The involvement of nucleic acids in protein aggregation is an emerging area of research. Nucleic acids can aid in both protein folding and preventing aggregation. Conversely, nucleic acids can also play an antagonistic role in promoting protein aggregation. This activity appears to be inherent to polyanions, however, nucleic acids are much more potent in exerting this activity compared to its backbone alone (polyphosphate). This indicates there are unique structural and sequential features of nucleic acids that drive these behaviors.

Much focus has been given to the potential roles nucleic acids play in disease pathology (see Table 1), however, there is an exciting potential their activity can be exploited in biotechnology. It has already been shown that tRNA can provide chaperone function for the folding and assembly of monomers into virus-like particles in vaccine technology²⁰⁰.

Table 1:

Disease-related proteins and their interactions with nucleic acids in aggregation discussed in this article.

Protein	Nucleic Acid Involvement	References
prion protein (PrP)	RNA can induce de novo formation of the prion form of PrP, resulting in on-pathway aggregation.	93, 106–111, 113–117, 121–128
Tau	RNA is able to convert Tau into on-pathway conformations, oligomers, and stabilize amyloid structures. Other polyanions such as heparin sulfate can also yield amyloid and on-pathway oligomerization.	69, 96, 129–151
Tumor suppressor protein 53 (p53)	RNA can induce on pathway or amyloid containing/pre-fibrillar aggregates of p53 truncations. Cognate DNA can stabilize the native state, but non-cognate DNA has less consensus. Aptamers have shown success in rescuing p53 activity.	111, 153–160
⍺-synuclein	The aggregation of ⍺-synuclein is sensitive to the structure and sequence of nucleic present. Aptamers can rescue ⍺-synuclein, G-quadruplexes can induce aggregation, and various DNA can reduce the lag phase of aggregation.	88, 161–175
Huntingtin protein (Htt)	Phosphorothioate-modified, G-quadruplex, and polyG DNA can prevent protein Htt aggregation. Other polynucleotide sequences appear to exacerbate Htt aggregation. Aptamers have shown promise in treating disease models.	101, 176–188
Ataxin-1	Ataxin-1 nuclear localization and puncta formation depend on the presence of RNA, which may be relevant in the disease pathology.	189–199

Another intriguing area of research is the use of aptamers to target disease-relevant proteins to potentially prevent their aggregation and oligomerization.
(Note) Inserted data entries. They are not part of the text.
### src/hdl/exec_pkg.sv
`default_nettype none

package exec_pkg;

    localparam int XLEN = 64;

    typedef logic [XLEN-1:0] t_rv_reg_data;
    typedef logic [63:0]     t_paddr;
    typedef logic [4:0]      t_reg_idx;
    typedef logic [2:0]      t_funct3;

    // Micro-op class, selects the execution unit in EX0
    typedef enum logic [1:0] {
        U_NOP  = 2'd0,
        U_ALU  = 2'd1, // rs1 op rs2
        U_ALUI = 2'd2, // rs1 op imm64
        U_BR   = 2'd3
    } t_uop;

    // Conditional branch encodings on funct3
    localparam t_funct3 RV_BR_BEQ  = 3'b000;
    localparam t_funct3 RV_BR_BNE  = 3'b001;
    localparam t_funct3 RV_BR_BLT  = 3'b100;
    localparam t_funct3 RV_BR_BGE  = 3'b101;
    localparam t_funct3 RV_BR_BLTU = 3'b110;
    localparam t_funct3 RV_BR_BGEU = 3'b111;

    typedef enum logic [3:0] {
        ADD  = 4'd0,
        SUB  = 4'd1,
        AND  = 4'd2,
        OR   = 4'd3,
        XOR  = 4'd4,
        SLT  = 4'd5,  // Signed compare
        SLTU = 4'd6,
        SLL  = 4'd7,
        SRL  = 4'd8,
        SRA  = 4'd9   // Sign fill
    } t_alu_op;

    // One queue entry, already decoded by the front end
    typedef struct packed {
        t_uop         uop;
        t_alu_op      alu_op;
        t_funct3      funct3;
        t_reg_idx     rd;
        t_reg_idx     rs1;
        t_reg_idx     rs2;
        t_rv_reg_data imm64;
        t_paddr       pc;
    } t_uinstr;

endpackage

`default_nettype wire

### src/hdl/ibr.sv
`timescale 1ns/1ps
`default_nettype none

module ibr (
    input  logic                   valid_ex0,
    input  exec_pkg::t_uop         uop_ex0,
    input  exec_pkg::t_funct3      funct3_ex0,
    input  exec_pkg::t_paddr       pc_ex0,
    input  exec_pkg::t_rv_reg_data imm_ex0,
    input  exec_pkg::t_rv_reg_data src1val_ex0,
    input  exec_pkg::t_rv_reg_data src2val_ex0,
    output logic                   resvld_ex0,
    output exec_pkg::t_paddr       br_tgt_ex0,
    output logic                   br_mispred_ex0
);
    import exec_pkg::*;

    t_paddr pcnxt_ex0;
    t_paddr tkn_tgt_ex0;
    t_paddr tru_tgt_ex0;
    logic   tkn_ex0;

    assign resvld_ex0 = valid_ex0 && (uop_ex0 == U_BR);

    assign pcnxt_ex0   = pc_ex0 + 64'd4;      // Predicted path
    assign tkn_tgt_ex0 = pc_ex0 + imm_ex0;

    // Condition evaluation, full 64-bit compares
    always_comb begin
        tkn_ex0 = 1'b0;
        case (funct3_ex0)
            RV_BR_BEQ:  tkn_ex0 = src1val_ex0 == src2val_ex0;
            RV_BR_BNE:  tkn_ex0 = src1val_ex0 != src2val_ex0;
            RV_BR_BLT:  tkn_ex0 = $signed(src1val_ex0) <  $signed(src2val_ex0);
            RV_BR_BGE:  tkn_ex0 = $signed(src1val_ex0) >= $signed(src2val_ex0);
            RV_BR_BLTU: tkn_ex0 = src1val_ex0 <  src2val_ex0;
            RV_BR_BGEU: tkn_ex0 = src1val_ex0 >= src2val_ex0;
            default:    tkn_ex0 = 1'b0;
        endcase
    end

    assign tru_tgt_ex0 = tkn_ex0 ? tkn_tgt_ex0 : pcnxt_ex0;

    // Not-taken prediction, so any other target is a mispredict
    assign br_mispred_ex0 = resvld_ex0 && (tru_tgt_ex0 != pcnxt_ex0);
    assign br_tgt_ex0     = tru_tgt_ex0;

endmodule

`default_nettype wire

### config.mk
export PLATFORM = sky130hd
export DESIGN_NAME = ibr
export DESIGN_NICKNAME = d
export VERILOG_FILES = /design/src/hdl/exec_pkg.sv /design/src/hdl/ibr.sv
export SDC_FILE = /design/constraint.sdc
export NUM_CORES = 1
export LEC_CHECK = 0
export BUFFER_PORTS_ARGS = -buffer_cell sky130_fd_sc_hd__clkbuf_2
export CORE_MARGIN = 1
export CORE_UTILIZATION = 30
export DETAILED_ROUTE_END_ITERATION = 7
export REMOVE_ABC_BUFFERS = 1
export SYNTH_ARGS = -nofsm -noshare
export SYNTH_HDL_FRONTEND = slang
export SYNTH_SLANG_ARGS = --single-unit
### constraint.sdc
create_clock -name vclk -period 5.7
set_clock_uncertainty 0.15 [all_clocks]
set_input_delay 0 -clock vclk [all_inputs]
set_output_delay 0 -clock vclk [all_outputs]
set_load 0.05 [all_outputs]
# After elaboration in Yosys (flattened, before gate mapping)
# Cells that the tools add are included.
dict set report classes {
  add_sub_neg 2
  n_lt_le_gt_ge 4
  n_eq_ne 9
  mux 2
  reduce_logical 3
}
# op n
set op_table {}
lappend op_table {{64-bit >= comparator} 2}
lappend op_table {{64-bit < comparator} 2}
lappend op_table {{64-bit inequality test} 2}
lappend op_table {{64-bit by 3-bit adder with 64-bit output (second input constant)} 1}
lappend op_table {{64-bit adder} 1}
lappend op_table {{64-bit == test} 1}
lappend op_table {{64-bit 2-to-1 mux} 1}
lappend op_table {{3-bit == test (second input constant)} 4}
lappend op_table {{1-bit one-hot mux with 6 select lines} 1}
lappend op_table {{3-bit by 1-bit == test with 1-bit output (second input constant)} 1}
lappend op_table {{3-bit logical NOT} 1}
lappend op_table {{2-bit == test (second input constant)} 1}
lappend op_table {{1-bit logical AND} 2}
dict set report totals {
  reg_bits 0
  input_bits 262
  elab_cells 20
}

# Longest topological paths before layout
dict set report logic_depth {
  depth_word 5
  mapped_depth 15
  depth_no_buf 14
}

# Least setup slack after synthesis
# No wires, ideal clock.
dict set report synth_timing {
  path_type {input to output}
  start {input port src2val_ex0[14]}
  end {output port br_tgt_ex0[19]}
  arrival_time_ns 3.814
  required_time_ns 5.550
  path_slack_ns 1.736
  path_stages 13
  path_buffers 3
  cell_sequence {inv_1 -> ha_1 -> nand4_1 -> a2111oi_0 -> o41ai_1 -> a2111o_1 -> a21o_1 -> a2111oi_1 -> or3_1 -> clkbuf_1 -> buf_2 -> buf_2 -> mux2i_1}
}
dict set report synth_between {
  elab_chain_len 3
  elab_cells_between_ends 8
}
# item line_no
set synth_lines {}
lappend synth_lines {{start: declaration} ibr.sv:11} ;# input exec_pkg::t_rv_reg_data src2val_ex0,
lappend synth_lines {{64-bit >= comparator (tied with other cells)} ibr.sv:37} ;# RV_BR_BGEU: tkn_ex0 = src1val_ex0 >= src2val_ex0;
lappend synth_lines {{1-bit one-hot mux with 6 select lines (*)} ibr.sv:31} ;# case (funct3_ex0)
lappend synth_lines {{64-bit 2-to-1 mux (*)} ibr.sv:42} ;# assign tru_tgt_ex0 = tkn_ex0 ? tkn_tgt_ex0 : pcnxt_ex0;
lappend synth_lines {{end: declaration} ibr.sv:13} ;# output exec_pkg::t_paddr br_tgt_ex0,
# Every way passes the cells marked *; elsewhere a longest branch is shown, timed or not.

# Worst setup path in the final report
dict set report layout_timing {
  start {input port pc_ex0[4]}
  end {output port br_mispred_ex0}
}
dict set report layout_between {
  elab_chain_len 4
  elab_cells_between_ends 5
}
# item line_no
set layout_lines {}
lappend layout_lines {{start: declaration} ibr.sv:8} ;# input exec_pkg::t_paddr pc_ex0,
lappend layout_lines {{64-bit by 3-bit adder with 64-bit output or 64-bit adder (tied branches)} {ibr.sv:25, ibr.sv:26}}
lappend layout_lines {{64-bit 2-to-1 mux} ibr.sv:42}
lappend layout_lines {{64-bit inequality test (*)} ibr.sv:45} ;# assign br_mispred_ex0 = resvld_ex0 && (tru_tgt_ex0 != pcnxt_ex0);
lappend layout_lines {{1-bit logical AND (*)} ibr.sv:45}
lappend layout_lines {{end: declaration} ibr.sv:14} ;# output logic br_mispred_ex0
# Marks and branches as above.

==> flow_metrics.env <==
export IMPL_fp_row_count=65
export IMPL_fmax_ghz=0.2002
export IMPL_fill_cells=3558
export IMPL_finalNetCount=2165
export IMPL_syn_area_sq_um=9828
export IMPL_setup_worst_path_class="input port to output port"
export IMPL_seq_area_frac_synth_pct=0
export IMPL_synth_top_area_cell="ha_1"
export IMPL_fin_setup_tns_ps=0
export IMPL_cts_resized=0
export IMPL_slew_viol_final=0
export IMPL_layout_drive_gt1_share_pct=21.67
export IMPL_grt_pass1_vias=12129
export IMPL_arrival_ps=4850
export IMPL_hold_buffers=0
export IMPL_ant_nets=0
export IMPL_fp_coreArea_sq_um=31880
export IMPL_post_drt_wl_per_cell_um=21.48
export IMPL_synth_most_common_cell="a21oi_1"
export IMPL_routed_via_density=5.850
export IMPL_hold_viol=0
export IMPL_grt_max_degree=56
export IMPL_syn_avg_cell_area_sq_um=6.609
export IMPL_cap_violations=0
export IMPL_finalPower_mw=1.778
export IMPL_cp_max_fo=7
export IMPL_via_count=12922
export IMPL_die_h_um=183
export IMPL_p_leak_nw=5.550
export IMPL_tightest_slew_ps=1042
export IMPL_synth_common_cells="a21oi_1 (159), nand2_1 (137), nor2_1 (136)"
export IMPL_globalplace_congestion=0.9803
export IMPL_overflow=0
export IMPL_outcome="completed"
export IMPL_crit_path_start_kind="input port"
export IMPL_ios=328
export IMPL_synthCells=1487
export IMPL_pre_cts_slack_ps=815.5
export IMPL_yosys_area_top_type_share_pct=16.30
export IMPL_fin_util_pct=37.43
export IMPL_max_vdd_ir_drop_uv=104.4
export IMPL_ff_latch_area_sq_um=0
export IMPL_nClkBuffers=0
export IMPL_antenna_found_initial=3
export IMPL_drt_iter0_drc=1099
export IMPL_finalWorstSetupSlack_ps=704.4
export IMPL_die_area_sq_um=33490
export IMPL_track_usage_pct=26.90
export IMPL_finalCritPeriodShare_pct=87.64
export IMPL_hold_class="input port to output port"
export IMPL_end_kind="output port"
export IMPL_slew_headroom_pct=29.87
export IMPL_routed_wl_um=47450
export IMPL_floorplan_initialDensity_pct=30.83
export IMPL_rsz0062_at_grt="no"
export IMPL_cp_required_ps=5550
export IMPL_ys_types=89
export IMPL_cts_setup_buffers=0
export IMPL_setup_viol=0
export IMPL_p_per_area_nw_per_um2=149.0
export IMPL_dr_pass1_iters=6
export IMPL_yosys_top_cells_area="ha_1 (16%), a21oi_1 (8.1%), xnor2_1 (7.0%)"
export IMPL_area_delta_synth_final_pct=21.40
export IMPL_drc=0
export IMPL_yosysWarnings=0
export IMPL_dpl_hpwl_um=40940
export IMPL_fin_crit_ps=4996
export IMPL_io_buffers=328
export IMPL_numSequentialCells=0
export IMPL_fp_dieW_um=183
export IMPL_grt_pass1_wl_um=70240
[cells by family (layout without fill, tap and decap cells)]
group,Yosys count,in the layout,synth area share (%)
other cells,0,2,0
compound gates,449,449,29.66
mux,23,23,2.393
fa+ha+maj,129,129,16.50
xor+xnor,151,151,14.84
buf+inv,152,437,5.932
simple gates,583,583,30.67
[cells in the final DEF, fill, tap and decap left out, drive strengths merged, types with 19 or more instances in the layout]
cell	synthesis	final
nor3	47	47
nand4	68	68
xor2	64	64
o211ai	19	19
nand2	138	138
mux2i	19	19
clkbuf	48	328
xnor2	78	78
nand3	62	62
nor4	24	24
a21o	38	38
inv	92	92
o21ai	80	80
a21oi	159	159
ha	128	128
nor2	137	137
and3	22	22
[through the flow]
stage	std cells	hold WS [ps]	cell area [sq um]
after floorplan	1427	129.9	9590
after global placement	2207	299.8	11930
after detailed placement	2207	307.4	11930
after CTS	2207	308.1	11930
after global routing	2209	322.5	11930
final	2209	305.4	11930
[power breakdown]
group	internal [mW]	switching, mW	total [mW]	leakage, nW
Clock	0.0000000475	0	0.0000000476	0.0000127
Sequential	0	0	0	0
Combinational	0.575	1.20	1.78	5.55
[worst paths after layout]
path,startpoint,cells after the start,slack [ps],end
min,uop_ex0[1],3,310,resvld_ex0
max,pc_ex0[4],15,700,br_mispred_ex0
[routing by layer]
| layer | vias up | GRT usage (%) | share of wire (%) |
|---|---|---|---|
| li1 | 6156 | - | - |
| met1 | 6059 | 34.04 | 42 |
| met2 | 632 | 47.79 | 47 |
| met3 | 73 | 2.522 | 7.6 |
| met4 | 2 | 8.300 | 3.2 |
| met5 | - | 0 | 0.023 |
[area by class of cell]
| cell class | count | area, sq um | share of cell area [%] |
|---|---|---|---|
| tap | 435 | 544.3 | 4.562 |
| multi-input combinational | 1335 | 9255 | 77.57 |
| antenna | 2 | 5.005 | 0.04195 |
| timing repair buffer | 345 | 1782 | 14.93 |
| inverter | 92 | 345.3 | 2.894 |
[critical path: stages]
cell       delay, ps
clkbuf_2         140
ha_1             400
a21oi_1          350
nand2_1          150
o211a_1          300
o311a_1          360
a2111oi_0        840
nor2_1           140
a2111oi_0        600
nand4_1          240
nor4_1           450
nand4_1          140
nor4_1           400
nor2_1            80
clkbuf_2         250
Note: power is estimated with default switching activity, not from simulation.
Further research in this area has the potential to provide insights into the mechanisms underlying these devastating conditions and potential avenues to treating a variety of diseases.

Our group and others have found that G-quadruplexes are particularly adept at chaperoning protein clients and interacting with many disease-relevant proteins. Furthermore, there are client-specific preferences for nucleic acid interactions, as observed with p53, ⍺-synuclein, Htt, and others. These interactions appear to be highly nuanced as it can be difficult to predict the behavior of the client protein (i.e. whether it will aggregate, refold, etc.) with a given nucleic acid.

While some sequence and structure-specific information on RNA in protein folding and aggregation has been discovered, we speculate that many more RNAs in particular will be involved in important ways. As an analogy to studies of proteins, each protein is assumed to have a unique function based on its structure. Many who study proteins do not assume this level of structure-function relationship in RNA, but we believe this is erroneous. Ultimately, there may be various RNA structures with differing effects on protein folding and aggregation. The long-term future of this research field depends on the ongoing discovery of diverse structures and the determination of biophysical rules governing these structure-function relationships.